- successful transition to a sustainable future will depend on international collaboration and transformations across multiple sectors.
- Here are eight recommendations for policy-makers to hasten the green revolution.
There has been much discussion over the past few years about the ‘energy transition’. The underlying premise is that the transition to lower and zero-carbon energy sources should be accelerated to mitigate the impact of global warming. The current pandemic is shining additional light on global interconnectivity and the need to collaborate and share best practices.
Much of the focus today is on decarbonizing electric power production via renewables, but only about one quarter of global GHG emissions are from electricity. The industrial sector (refining, petrochemicals, fertilizers, cement and steel production) together generates about 21% of GHG emissions. At present, only 15% of industrial energy use is derived from electricity. Shifting the world’s transport sector, which accounts for circa 15% of global emissions, from oil-based to low carbon fuels will also require a diverse set of technologies.
As governments across the world consider implementing fiscal incentives to combat the economic downside from COVID-19 and to offset the threats posed by climate change, there are many opportunities to benefit from the sustainable revolution. Here are eight recommendations to consider for immediate implementation:
1. Ensure stimulus packages shape a sustainable future
Placing clean economy jobs at the center of stimulus programs boosts both long-term and short-term employment across a diverse workforce. After the 2008 recession, countries created hundreds of thousands of jobs worldwide by rolling out wind, solar, and grid projects. Moving forward, governments could use stimulus funds to support labor-intensive work like energy-efficiency projects in buildings and industry. In addition, any support for carbon-intensive industries should include a commitment to carbon reduction.
2. Invest in the future
Rather than bail out the ‘past’, the better response is to enable businesses to become leaders in the future by enabling investments in technologies such as batteries, hydrogen, electric transportation, and AI, and in areas as diverse as sustainable agriculture, clean environment and clean food. It is also critical to invest in under-capitalised developing countries which are the growth markets of the future, and which are critical to meeting climate goals. Long-term government policy has traditionally inspired private capital and would potentially super-charge a global sustainable revolution.
3. Empower the consumer!
The more engaged the consumer, the greater the likelihood that stimulus packages will make positive impacts. Transparency is important and product efficiency standards for household goods or automobiles help provide this to consumers. Incentives and fees can also shape consumer behaviour and drive clean investment. One example is a ‘cash for clunkers’ programme which incentivises the purchase of cleaner vehicles, improving the climate and reducing air pollution.
4. Create a level playing field for clean energy
Across the world there are subsidies or taxes in place which benefit the incumbent fossil fuels industry at the expense of low-cost clean energy. In Germany, for instance, retail consumers pay up to 30 euros cents per kWh for electricity while gas or oil for heating purposes is only 7 cents. The introduction of a carbon fee would motivate badly needed investments in clean infrastructure, provide regulatory certainty to investors and businesses, and create a wave of entrepreneurship that can quickly stimulate the economy and benefit the environment.
5. Modernize existing infrastructure
Over many years, facility infrastructure has been allowed to deteriorate and many now lack modern technology and physical infrastructure to maintain safe, efficient, resilient and flexible operations under emergency and new normal conditions. The guiding principle for infrastructure renewal should be to build back better. Renewed facilities must meet modern standards for energy efficiency and air and water quality, and minimize long-term operational costs. Facilities should also have resilient, decentralized energy systems and be able to adapt to public health or emergency situations.
6. Simplify government bureaucracy
One big obstacle to investments in clean energy is complex and burdensome regulation. For example, rooftop solar installations in most of the United States are twice as expensive as they are in Germany and take three times as long due to complex permitting regulations and cumbersome installation laws. These types of barriers exist in multiple countries across the entire energy sector, illustrating the need for simplified accreditation and permitting processes.
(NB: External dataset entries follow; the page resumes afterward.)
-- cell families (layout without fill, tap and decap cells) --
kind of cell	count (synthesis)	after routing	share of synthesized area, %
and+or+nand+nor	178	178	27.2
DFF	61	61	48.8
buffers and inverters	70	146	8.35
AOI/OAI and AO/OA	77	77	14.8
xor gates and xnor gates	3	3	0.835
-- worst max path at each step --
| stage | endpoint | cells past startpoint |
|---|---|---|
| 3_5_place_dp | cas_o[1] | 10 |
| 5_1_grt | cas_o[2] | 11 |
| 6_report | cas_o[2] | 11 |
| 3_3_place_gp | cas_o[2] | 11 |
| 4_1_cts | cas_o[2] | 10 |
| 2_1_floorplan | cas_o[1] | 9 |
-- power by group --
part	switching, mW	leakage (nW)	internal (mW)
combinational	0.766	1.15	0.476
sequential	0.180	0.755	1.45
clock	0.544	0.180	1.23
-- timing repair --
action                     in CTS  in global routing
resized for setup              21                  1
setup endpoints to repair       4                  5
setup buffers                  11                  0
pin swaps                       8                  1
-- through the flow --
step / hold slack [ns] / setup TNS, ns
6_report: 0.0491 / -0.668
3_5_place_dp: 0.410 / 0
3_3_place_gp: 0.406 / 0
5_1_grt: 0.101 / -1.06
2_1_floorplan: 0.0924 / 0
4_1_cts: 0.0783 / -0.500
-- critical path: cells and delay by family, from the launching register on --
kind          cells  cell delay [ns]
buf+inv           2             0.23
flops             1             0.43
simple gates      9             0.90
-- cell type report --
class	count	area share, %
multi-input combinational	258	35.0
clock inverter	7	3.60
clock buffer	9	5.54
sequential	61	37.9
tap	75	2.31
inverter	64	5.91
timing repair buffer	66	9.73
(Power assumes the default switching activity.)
## src/rtl/pmp_cfg_pkg.sv

```systemverilog
package pmp_cfg_pkg;

  localparam int CFG_LOCK_BIT = 7;
  localparam int CFG_MODE_LO  = 3;

  localparam logic [1:0] MODE_OFF = 2'b00;
  localparam logic [1:0] MODE_TOR = 2'b01;

  localparam logic SEL_CFG  = 1'b0;
  localparam logic SEL_ADDR = 1'b1;

  // Word-level strobes from control to datapath
  typedef struct packed {
    logic cfgWr;
    logic addrWr;
  } pmpStrobe_t;

endpackage

```

## src/rtl/pmp_cfg_ctrl.sv

```systemverilog
module pmp_cfg_ctrl
  import pmp_cfg_pkg::*;
#(
  parameter int N     = 16,
  parameter int XLEN  = 32,
  parameter int IDX_W = 6
) (
  input  logic             csrWrEn,
  input  logic             csrSel,
  input  logic [IDX_W-1:0] csrIdx,
  input  logic [N*8-1:0]   cfgFlat,
  output pmpStrobe_t       strobe,
  output logic [N-1:0]     entryOpen
);

  localparam int BYTES = XLEN / 8;
  localparam int STEP  = BYTES / 4;

  logic oddDrop;
  logic [N-1:0] locked;

  generate
    if (XLEN == 64) begin : g_wide
      assign oddDrop = csrIdx[0];
    end else begin : g_narrow
      assign oddDrop = 1'b0;
    end
  endgenerate

  assign strobe.cfgWr  = csrWrEn && (csrSel == SEL_CFG) && !oddDrop;
  assign strobe.addrWr = csrWrEn && (csrSel == SEL_ADDR);

  generate
    for (genvar e = 0; e < N; e++) begin : g_entry
      localparam int CFG_IDX = (e / BYTES) * STEP;

      if (e == N - 1) begin : g_top
        assign locked[e] = cfgFlat[e*8+CFG_LOCK_BIT];
      end else begin : g_mid
        assign locked[e] = cfgFlat[e*8+CFG_LOCK_BIT] ||
                           (cfgFlat[(e+1)*8+CFG_LOCK_BIT] &&
                            (cfgFlat[(e+1)*8+CFG_MODE_LO +: 2] == MODE_TOR));
      end

      assign entryOpen[e] = !locked[e] &&
        ((csrSel == SEL_CFG) ? (csrIdx == IDX_W'(CFG_IDX))
                             : (csrIdx == IDX_W'(e)));
    end
  endgenerate

endmodule

```

## src/rtl/pmp_cfg_dp.sv

```systemverilog
module pmp_cfg_dp
  import pmp_cfg_pkg::*;
#(
  parameter int N     = 16,
  parameter int XLEN  = 32,
  parameter int IDX_W = 6,
  parameter int CNT_W = $clog2(N + 1)
) (
  input  logic              clk,
  input  logic              rstN,
  input  pmpStrobe_t        strobe,
  input  logic [N-1:0]      entryOpen,
  input  logic              csrSel,
  input  logic [IDX_W-1:0]  csrIdx,
  input  logic [XLEN-1:0]   csrWdata,
  output logic [XLEN-1:0]   csrRdata,
  output logic [N*8-1:0]    cfgQ,
  output logic [N*XLEN-1:0] addrQ,
  output logic [N-1:0]      activeVec,
  output logic [CNT_W-1:0]  activeCnt
);

  localparam int BYTES = XLEN / 8;
  localparam int BW    = IDX_W + 3;

  generate
    for (genvar e = 0; e < N; e++) begin : g_store
      localparam int LANE = e % BYTES;

      always_ff @(posedge clk or negedge rstN) begin
        if (!rstN) begin
          cfgQ[e*8 +: 8] <= '0;
        end else if (strobe.cfgWr && entryOpen[e]) begin
          cfgQ[e*8 +: 8] <= csrWdata[LANE*8 +: 8];
        end
      end

      always_ff @(posedge clk or negedge rstN) begin
        if (!rstN) begin
          addrQ[e*XLEN +: XLEN] <= '0;
        end else if (strobe.addrWr && entryOpen[e]) begin
          addrQ[e*XLEN +: XLEN] <= csrWdata;
        end
      end

      assign activeVec[e] = (cfgQ[e*8+CFG_MODE_LO +: 2] != MODE_OFF);
    end
  endgenerate

  // Count from the mode fields directly, independent of activeVec
  always_comb begin
    activeCnt = '0;
    for (int e = 0; e < N; e++) begin
      if (cfgQ[e*8+CFG_MODE_LO +: 2] != MODE_OFF) begin
        activeCnt = activeCnt + CNT_W'(1);
      end
    end
  end

  logic [BW-1:0]   laneBase;
  logic [XLEN-1:0] cfgWord;
  logic [XLEN-1:0] addrWord;

  assign laneBase = {1'b0, csrIdx, 2'b00};

  always_comb begin
    cfgWord = '0;
    for (int l = 0; l < BYTES; l++) begin
      for (int e = 0; e < N; e++) begin
        if (laneBase + BW'(l) == BW'(e)) begin
          cfgWord[l*8 +: 8] = cfgQ[e*8 +: 8];
        end
      end
    end
  end

  always_comb begin
    addrWord = '0;
    for (int e = 0; e < N; e++) begin
      if (csrIdx == IDX_W'(e)) begin
        addrWord = addrQ[e*XLEN +: XLEN];
      end
    end
  end

  assign csrRdata = (csrSel == SEL_ADDR) ? addrWord : cfgWord;

endmodule

```

## src/rtl/pmp_cfg_regfile.sv

```systemverilog
module pmp_cfg_regfile
  import pmp_cfg_pkg::*;
#(
  parameter int N     = 16,
  parameter int XLEN  = 32,
  parameter int IDX_W = 6,
  localparam int CNT_W = $clog2(N + 1)
) (
  input  logic              clk,
  input  logic              rstN,
  input  logic              csrWrEn,
  input  logic              csrSel,
  input  logic [IDX_W-1:0]  csrIdx,
  input  logic [XLEN-1:0]   csrWdata,
  output logic [XLEN-1:0]   csrRdata,
  output logic [N*8-1:0]    entryCfg,
  output logic [N*XLEN-1:0] entryAddr,
  output logic [N-1:0]      entryActive,
  output logic [CNT_W-1:0]  activeCount
);

  pmpStrobe_t   strobe;
  logic [N-1:0] entryOpen;

  pmp_cfg_ctrl #(.N(N), .XLEN(XLEN), .IDX_W(IDX_W)) u_ctrl (
    .csrWrEn   (csrWrEn),
    .csrSel    (csrSel),
    .csrIdx    (csrIdx),
    .cfgFlat   (entryCfg),
    .strobe    (strobe),
    .entryOpen (entryOpen)
  );

  pmp_cfg_dp #(.N(N), .XLEN(XLEN), .IDX_W(IDX_W), .CNT_W(CNT_W)) u_dp (
    .clk       (clk),
    .rstN      (rstN),
    .strobe    (strobe),
    .entryOpen (entryOpen),
    .csrSel    (csrSel),
    .csrIdx    (csrIdx),
    .csrWdata  (csrWdata),
    .csrRdata  (csrRdata),
    .cfgQ      (entryCfg),
    .addrQ     (entryAddr),
    .activeVec (entryActive),
    .activeCnt (activeCount)
  );

endmodule

```
File: src/rtl/hm74_corrector.sv
module hm74_corrector #(
    parameter  int CHECKS = 3,
    localparam int CODE_W = (1 << CHECKS) - 1,
    localparam int DATA_W = CODE_W - CHECKS
) (
    input  logic              odd_i,
    input  logic [CODE_W-1:0] code_i,
    output logic [CODE_W-1:0] fixed_o,
    output logic [DATA_W-1:0] data_o,
    output logic              err_o
);
    import hm74_pkg::*;

    logic [CHECKS-1:0] syn;
    logic [CODE_W-1:0] flip;

    for (genvar j = 0; j < CHECKS; j++) begin : g_syn
        localparam logic [CODE_W-1:0] MASK = CODE_W'(cover_mask(j));
        assign syn[j] = (^(code_i & MASK)) ^ odd_i;
    end

    always_comb begin
        flip = '0;
        if (syn != '0) flip = CODE_W'(1) << (syn - 1'b1);
    end

    assign fixed_o = code_i ^ flip;
    assign err_o   = |syn;

    for (genvar p = 1; p <= CODE_W; p++) begin : g_out
        if (!is_check_pos(p)) begin : g_dat
            assign data_o[data_slot(p)] = fixed_o[p-1];
        end
    end

endmodule
==> src/rtl/crc_frame_tx.sv <==
module crc_frame_tx #(
  parameter int DATA_W = 8,
  parameter int CRC_W  = 8
) (
  input  logic              clk,
  input  logic              rst_n,
  input  logic              load_i,
  input  logic [DATA_W-1:0] data_i,
  input  logic [CRC_W-1:0]  divisor_i,
  input  logic              shift_i,
  output logic              tx_o,
  output logic              busy_o
);
  localparam int FRAME_BITS = DATA_W + CRC_W + 3;
  localparam int CNT_W      = $clog2(FRAME_BITS + 2);

  logic [DATA_W-1:0]     hold_data;
  logic [CRC_W-1:0]      hold_div;
  logic [FRAME_BITS-1:0] sreg;
  logic [CNT_W-1:0]      cnt;
  logic                  pend;
  logic                  busy_q;
  logic                  tx_q;

  function automatic logic [CRC_W-1:0] crc_of(input logic [DATA_W-1:0] d,
                                               input logic [CRC_W-1:0] poly);
    logic [CRC_W-1:0] r;
    r = '0;
    for (int i = DATA_W - 1; i >= 0; i--) begin
      if (r[CRC_W-1] ^ d[i]) r = (r << 1) ^ poly;
      else                   r = r << 1;
    end
    return r;
  endfunction

  function automatic logic [CRC_W-1:0] flip(input logic [CRC_W-1:0] v);
    logic [CRC_W-1:0] o;
    for (int i = 0; i < CRC_W; i++) o[i] = v[CRC_W-1-i];
    return o;
  endfunction

  wire accept  = load_i && !busy_q;
  wire advance = shift_i && busy_q && !pend;
  wire last    = (cnt == CNT_W'(FRAME_BITS));
  wire parity  = ^hold_data;
  wire [CRC_W-1:0] rem = crc_of(hold_data, hold_div);

  always_ff @(posedge clk) begin
    if (!rst_n) begin
      hold_data <= '0;
      hold_div  <= '0;
      sreg      <= '1;
      cnt       <= '0;
      pend      <= 1'b0;
      busy_q    <= 1'b0;
      tx_q      <= 1'b1;
    end else begin
      if (accept) begin
        hold_data <= data_i;
        hold_div  <= divisor_i;
        busy_q    <= 1'b1;
        pend      <= 1'b1;
        cnt       <= '0;
      end else if (pend) begin
        sreg <= {1'b1, flip(rem), parity, hold_data, 1'b0};
        pend <= 1'b0;
      end else if (advance) begin
        if (last) begin
          busy_q <= 1'b0;
          cnt    <= '0;
        end else begin
          tx_q <= sreg[0];
          sreg <= {1'b1, sreg[FRAME_BITS-1:1]};
          cnt  <= cnt + 1'b1;
        end
      end
    end
  end

  assign tx_o   = tx_q;
  assign busy_o = busy_q;

  a_r1_idle_line_high: assert property (@(posedge clk) disable iff (!rst_n)
    !busy_o |-> tx_o);
  a_r2_load_sets_busy: assert property (@(posedge clk) disable iff (!rst_n)
    (load_i && !busy_o) |=> busy_o);
  a_r3_start_low: assert property (@(posedge clk) disable iff (!rst_n)
    (busy_o && !pend && cnt == '0 && shift_i) |=> !tx_o);
  a_r8_busy_ends_on_tick: assert property (@(posedge clk) disable iff (!rst_n)
    $fell(busy_o) |-> ($past(shift_i) && tx_o));
  a_r9_hold_kept_while_busy: assert property (@(posedge clk) disable iff (!rst_n)
    busy_o |=> ($stable(hold_data) || !$past(busy_o)));
  a_r10_divisor_kept: assert property (@(posedge clk) disable iff (!rst_n)
    (busy_o && !load_i) |=> $stable(hold_div));
  a_r11_tx_moves_on_tick: assert property (@(posedge clk) disable iff (!rst_n)
    !shift_i |=> $stable(tx_o));
endmodule

==> config.mk <==
export PLATFORM = sky130hd
export DESIGN_NAME = crc_frame_tx
export DESIGN_NICKNAME = d
export VERILOG_FILES = /design/src/rtl/crc_frame_tx.sv
export SDC_FILE = /design/constraint.sdc
export NUM_CORES = 1
export LEC_CHECK = 0
export BUFFER_PORTS_ARGS = -buffer_cell sky130_fd_sc_hd__buf_4
export CORE_UTILIZATION = 56
export DETAILED_ROUTE_END_ITERATION = 10
export PLACE_DENSITY = 0.77
export SYNTH_ARGS = -nofsm -noshare
export SYNTH_HDL_FRONTEND = slang
export SYNTH_SLANG_ARGS = --single-unit
==> constraint.sdc <==
create_clock -name clk -period 3.6 [get_ports clk]
set_clock_uncertainty 0.2 [all_clocks]
set_input_delay 0.18 -clock clk [delete_from_list [all_inputs] [get_ports clk]]
set_output_delay 0.18 -clock clk [all_outputs]
set_load 0.005 [all_outputs]
# [Word level (Yosys, flattened, before mapping)]
# Cells that the tools add are included.
[classes] addsub=1 mul=0 div=0 magnitude_cmp=0 eq_ne=3 n_shift=0 muxes=17 n_bitwise=18 n_reduce_logical=14
[op_table] operator="$mux W8" count=8
[op_table] operator="$mux W19" count=3
[op_table] operator="$xor A8 B8 Y8" count=7
[op_table] operator="$reduce_xor A8 Y1" count=1
[op_table] operator="$xor A1 B1 Y1" count=7
[op_table] operator="$reduce_and A3 Y1" count=2
[op_table] operator="$reduce_bool A2 Y1" count=3
[op_table] operator="$add A5 B1 Y5 const B" count=1
[op_table] operator="$eq A5 B5 Y1 const B" count=1
[op_table] operator="$mux W1" count=5
[op_table] operator="$mux W5" count=1
[op_table] operator="$not A1 Y1" count=4
[op_table] operator="$reduce_and A4 Y1" count=1
[op_table] operator="$logic_and A1 B1 Y1" count=3
[op_table] operator="$logic_not A1 Y1" count=2
[op_table] operator="$ne A2 B1 Y1 const B" count=1
[op_table] operator="$ne A2 B2 Y1 const B" count=1
[op_table] operator="$reduce_and A2 Y1" count=1
[op_table] operator="$reduce_or A2 Y1" count=1
[totals] register_bits=43 latch_bits=0 ramBits=0 mem_bits_ro=0 inputBits=20 out_inout_bits=2 elab_cells=60 n_memories=0

# [Logic depth before layout (Yosys ltp)]
[depth] ltp_word=16 ltp_mapped=15 ltp_nobuf=12

# [Worst setup path after synthesis]
# No wires, ideal clock.
[synth_path] path_type="flip-flop to flip-flop" start="register hold_div[7]" end="register sreg[15]" setup_time_ns=0.079 arrival_ns=3.233 required_ns=3.321 setup_slack_ns=0.088 stages_incl_launch_ff=16 path_buffers=3 synth_period_minus_slack_ns=3.512 cell_sequence="dfxtp_1 buf_4 or2_1 buf_4 a21oi_4 nor4_2 or4_1 nand4_1 a211o_1 buf_6 mux2i_1 xnor3_1 xnor2_2 nand2_2 xor2_1 a211oi_2"
[synth_via] elab_chain_cells=16 elab_cells_between_ends=23 classes_between="9 x mux; 14 x bitwise"
[synth_lines] item="start, declared" line_no="18" text="logic [CRC_W-1:0] hold_div;"
[synth_lines] item="start signal, assigned" line_no="60" text="hold_div <= divisor_i;"
[synth_lines] item="$mux W8" line_no="30" text="if (r[CRC_W-1] ^ d[i]) r = (r << 1) ^ poly;"
[synth_lines] item="$xor A1 B1 Y1" line_no="30"
[synth_lines] item="$mux W8" line_no="30"
[synth_lines] item="$xor A8 B8 Y8 / $xor A1 B1 Y1 (equally long branches)" line_no="30"
[synth_lines] item="$mux W8" line_no="30"
[synth_lines] item="$xor A8 B8 Y8 / $xor A1 B1 Y1 (equally long branches)" line_no="30"
[synth_lines] item="$mux W8" line_no="30"
[synth_lines] item="$xor A8 B8 Y8 / $xor A1 B1 Y1 (equally long branches)" line_no="30"
[synth_lines] item="$mux W8" line_no="30"
[synth_lines] item="$xor A1 B1 Y1 / $xor A8 B8 Y8 (equally long branches)" line_no="30"
[synth_lines] item="$mux W8" line_no="30"
[synth_lines] item="$xor A8 B8 Y8 / $xor A1 B1 Y1 (equally long branches)" line_no="30"
[synth_lines] item="$mux W8 (*)" line_no="30"
[synth_lines] item="$xor A8 B8 Y8 / $xor A1 B1 Y1 (equally long branches)" line_no="30"
[synth_lines] item="$mux W8 (*)" line_no="30"
[synth_lines] item="$mux W19 (*)" line_no="64" text="end else if (pend) begin"
[synth_lines] item="end signal, assigned" line_no="65" text="sreg <= {1'b1, flip(rem), parity, hold_data, 1'b0};"
[synth_lines] item="end signal, assigned" line_no="73" text="sreg <= {1'b1, sreg[FRAME_BITS-1:1]};"
[synth_lines] item="end, declared" line_no="19" text="logic [FRAME_BITS-1:0] sreg;"
# Every way passes the cells marked *; elsewhere a longest branch is shown, timed or not.
# A chain may end at the register's enable or synchronous reset.

# [Final worst setup path]
[layout_path] start="register hold_data[6]" end="register sreg[11]"
[layout_via] elab_chain_cells=15 elab_cells_between_ends=21 classes_between="8 x mux; 13 x bitwise"
[layout_lines] item="start, declared" line_no="17" text="logic [DATA_W-1:0] hold_data;"
[layout_lines] item="start signal, assigned" line_no="59" text="hold_data <= data_i;"
[layout_lines] item="$xor A1 B1 Y1 (*)" line_no="30"
[layout_lines] item="$mux W8 (*)" line_no="30"
[layout_lines] item="$xor A8 B8 Y8 / $xor A1 B1 Y1 (equally long branches)" line_no="30"
[layout_lines] item="$mux W8 (*)" line_no="30"
[layout_lines] item="$xor A8 B8 Y8 / $xor A1 B1 Y1 (equally long branches)" line_no="30"
[layout_lines] item="$mux W8 (*)" line_no="30"
[layout_lines] item="$xor A8 B8 Y8 / $xor A1 B1 Y1 (equally long branches)" line_no="30"
[layout_lines] item="$mux W8 (*)" line_no="30"
[layout_lines] item="$xor A8 B8 Y8 / $xor A1 B1 Y1 (equally long branches)" line_no="30"
[layout_lines] item="$mux W8 (*)" line_no="30"
[layout_lines] item="$xor A8 B8 Y8 / $xor A1 B1 Y1 (equally long branches)" line_no="30"
[layout_lines] item="$mux W8 (*)" line_no="30"
[layout_lines] item="$xor A8 B8 Y8 / $xor A1 B1 Y1 (equally long branches)" line_no="30"
[layout_lines] item="$mux W8 (*)" line_no="30"
[layout_lines] item="$mux W19 (*)" line_no="64"
# Marks and branches as above.

==> results.yml <==
worst_setup_path:
  cp-end-kind: "register"
  r2r_cells: 15
  reg2reg_slack_ps: 150
  critPathKind: "register to register"
  worstPathArrival_ps: 3420
  reg2reg_to: "sreg[11]"
  critPathLaunchType: "register"
  crit_required_ps: 3570
  r2r_start: "hold_data[6]"
  crit_path_max_fanout: 10
placement:
  gp_congestion: 0.844
  dp.cells: 541
  dp_hpwl_um: 5670
  port_buffers: 21
hold_path:
  hold_class: "input port to register"
  hold_path.startpoint: "rst_n"
  hold_end: "tx_o"
  whs_path_depth: 2
synth:
  yosysWarnings: 0
  syn_avg_cell_area_sq_um: 7.62
  synth_edf_count: 0
  synth-seq-cells: 42
  synth_area_sq_um: 3410
  synth.distinct_cells: 69
  synthCells: 447
  yosysSeqAreaShare_pct: 24.7
  syn_nets: 468
  synthArstFlopShare_pct: 0
  synthFlopType: "dfxtp_1"
cts:
  cts_tree: "built"
  clockBufferDepth: 2
  ctsHtreeMaxLevel: 2
  clock-root-buffer: "clkbuf_8"
  path_clk_slew_ps: 80
  clk_latency_ps: 290
  cts.sinks: 42
  numCtsBuffers: 5
route:
  drtIter0Drc: 124
  vias_per_cell: 5.84
  via_count: 3338
  drc: 0
  wl_per_cell_um: 15.0
  drt-total-wl_um: 8600
  final_antenna_net_count: 0
  dr.pass1.iters: 4
power_and_ir_drop:
  intPower_w: 0.000924
  pwr-share-comb_pct: 33.3
  power_switching_share_pct: 31.5
  p_leak_nw: 1.60
  powerDensity_nw_per_um2: 322
  clkPwrFrac_pct: 27.2
  total_power_w: 0.00135
  switchingPower_w: 0.000424
  peakVddDrop_mv: 0.282
  p_seq_share_pct: 39.5
grt:
  grt_use_met3_pct: 5.14
  grtUsageMet1_pct: 35.2
  gr-max-usage-layer: "met2"
  grt_pass1_wl_um: 14400
  grt_overflow: 0
  grt_max_degree: 42
  grt_pass1_vias: 3198
  grtUsageTotal_pct: 28.4
  gr-usage-met2_pct: 48.3
  antenna_found_initial: 0
cells_and_area:
  fin_util_pct: 71.1
  final_cell_mix: "nand2_1, buf_4, dfxtp_1, xnor2_1, a21oi_1"
  final_common_cell: "nand2_1"
  num_antenna_cells: 0
  fillers: 450
  area_growth_pct: 22.8
  final_cells: 572
  fin_nets: 517
  drive_gt1_share_pct: 20.7
sta:
  period_needed_ps: 3450
  final_hold_viol_count: 0
  slew_headroom_pct: 70.9
  period_share_pct: 95.8
  slew_viol_final: 0
  clock.fmax_ghz: 0.290
  setup_viol: 0
  rsz0062_at_grt: "true"
  finalSetupTns_ps: 0
  tightest_slew_ps: 437
  worst_hold_slack_ps: 60.5
die:
  initial_core_util_pct: 57.9
  die_y_um: 80.0
  die_width_um: 80.0
  die_area_sq_um: 6400
  pin_count: 22
  row_count: 28
  coreArea_sq_um: 5890
run:
  maxCapViolCount: 0
outcome:
  status: "finished clean"
## area by class of cell
| type | instances | area (sq um) | share of cell area (%) |
|---|---|---|---|
| tap | 75 | 93.8 | 2.24 |
| inverter | 5 | 18.8 | 0.448 |
| sequential | 42 | 862 | 20.6 |
| clock inverter | 2 | 37.5 | 0.897 |
| clock buffer | 6 | 72.6 | 1.73 |
| multi-input combinational | 364 | 2460 | 58.8 |
| timing repair buffer | 78 | 641 | 15.3 |
## timing repair
| item | in CTS | in global routing |
|---|---|---|
| hold buffers | 16 | 0 |
| pin swaps | 4 | 14 |
| endpoints found under the hold margin | 16 | 0 |
| gates resized for setup | 12 | 19 |
| setup buffers | 1 | 6 |
| gates cloned | 0 | 0 |
| endpoints found under the setup margin | 7 | 8 |
## kinds of logic (layout without fill, tap and decap cells)
kind of cell             Yosys count  count (layout)  synth area share [%]
buffers and inverters             41              91                  5.69
flip-flops                        42              42                  24.7
XOR/XNOR                          58              58                  16.8
multiplexers                      16              16                  4.88
AND/OR/NAND/NOR                  182             182                  25.4
AO/OA/AOI/OAI                    107             107                  22.2
adder cells (fa/ha/maj)            1               1                 0.367
## power by group through the flow
stage / Combinational (W) / Sequential [W] / Clock (W)
after detailed placement: 0.000384 / 0.000542 / 0
after CTS: 0.000425 / 0.000532 / 0.000370
after global routing: 0.000490 / 0.000537 / 0.000393
after floorplan: 0.000301 / 0.000521 / 0
final: 0.000449 / 0.000532 / 0.000367
after global placement: 0.000374 / 0.000540 / 0
## through the flow
step / setup WS (ps) / instance area, sq um
after floorplan: 87.9 / 3410
after global placement: -13.8 / 3740
after detailed placement: -65.7 / 3740
after CTS: 5.70 / 4070
after global routing: -54.8 / 4190
final: 151 / 4190
## synthesized netlist by cell type (3+ instances only)
library cell | instances | area share (%)
o21ai_0 | 18 | 2.6
a22oi_1 | 6 | 1.3
buf_2 | 8 | 1.2
or3_1 | 6 | 1.1
dfxtp_1 | 42 | 25
and3_1 | 4 | 0.73
a32oi_1 | 4 | 1.0
nor3_1 | 8 | 1.2
a21boi_0 | 18 | 4.0
xnor2_1 | 37 | 9.5
o21ai_1 | 4 | 0.59
nand4_1 | 4 | 0.73
nand3_1 | 8 | 1.2
nand3b_1 | 3 | 0.66
xor2_1 | 15 | 3.9
nand2_1 | 102 | 11
nor2b_1 | 9 | 1.7
a21o_1 | 3 | 0.66
mux2i_1 | 14 | 4.1
inv_1 | 4 | 0.44
clkbuf_1 | 19 | 2.1
o211ai_1 | 11 | 2.4
buf_1 | 3 | 0.33
nand2b_1 | 4 | 0.73
nor2_1 | 14 | 1.5
buf_4 | 4 | 0.88
a21oi_1 | 21 | 3.1
nor3b_1 | 3 | 0.66
## critical path: stages (launching register included)
cell and delay [ps]:
dfxtp_4 370, buf_4 140, buf_4 170, a21boi_0 150
a221o_1 400, xnor2_2 170, and4_1 190, a211o_1 320
buf_6 160, xnor2_1 190, buf_4 180, nand2_1 70
xnor2_1 240, xnor2_2 140, xor2_1 160, a22oi_1 70
## state kept, by name, indices dropped and copies added (netlist names)
| name | cells |
|---|---|
| sreg | 18 |
| hold_data | 8 |
| hold_div | 8 |
| cnt | 5 |
| busy_o | 1 |
| pend | 1 |
| tx_o | 1 |
## routing by layer
layer	vias to the layer above	routed length [um]
li1	1648	-
met1	1585	3750
met2	91	4290
met3	14	414
met4	0	146
met5	-	0
## worst max path at each step
stage | from | end | cells after the start
after floorplan | hold_div[7] | sreg[15] | 15
after global placement | hold_div[6] | sreg[15] | 12
after detailed placement | hold_data[6] | sreg[15] | 13
after CTS | hold_data[6] | sreg[15] | 14
after global routing | hold_data[6] | sreg[11] | 15
final | hold_data[6] | sreg[11] | 15
Power figures use the tool's default switching activity.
7. Encourage state-of-the-art electricity system installations
Electricity companies across the world have done a very good job of maintaining electricity reliability despite the coronavirus. The crisis has also shown that our power system can operate with greater amounts of intermittent renewables than previously thought. However, negative prices and increasing volatility indicate limits in the current system. The electrification of transport and buildings is the next major opportunity and challenge. This shift requires strengthening and digitalizing 21st-century distribution grids.
8. Incentivise energy sector restructuring
The fossil fuel industry, from shale oil drillers in Texas to coal miners in China, is in economic distress. Much of the industry will have to go through significant restructuring, causing local economic impacts. Financial incentives need to fund the transition to the clean energy economy and convert shuttered fossil fuel plants to alternative uses such as data centres.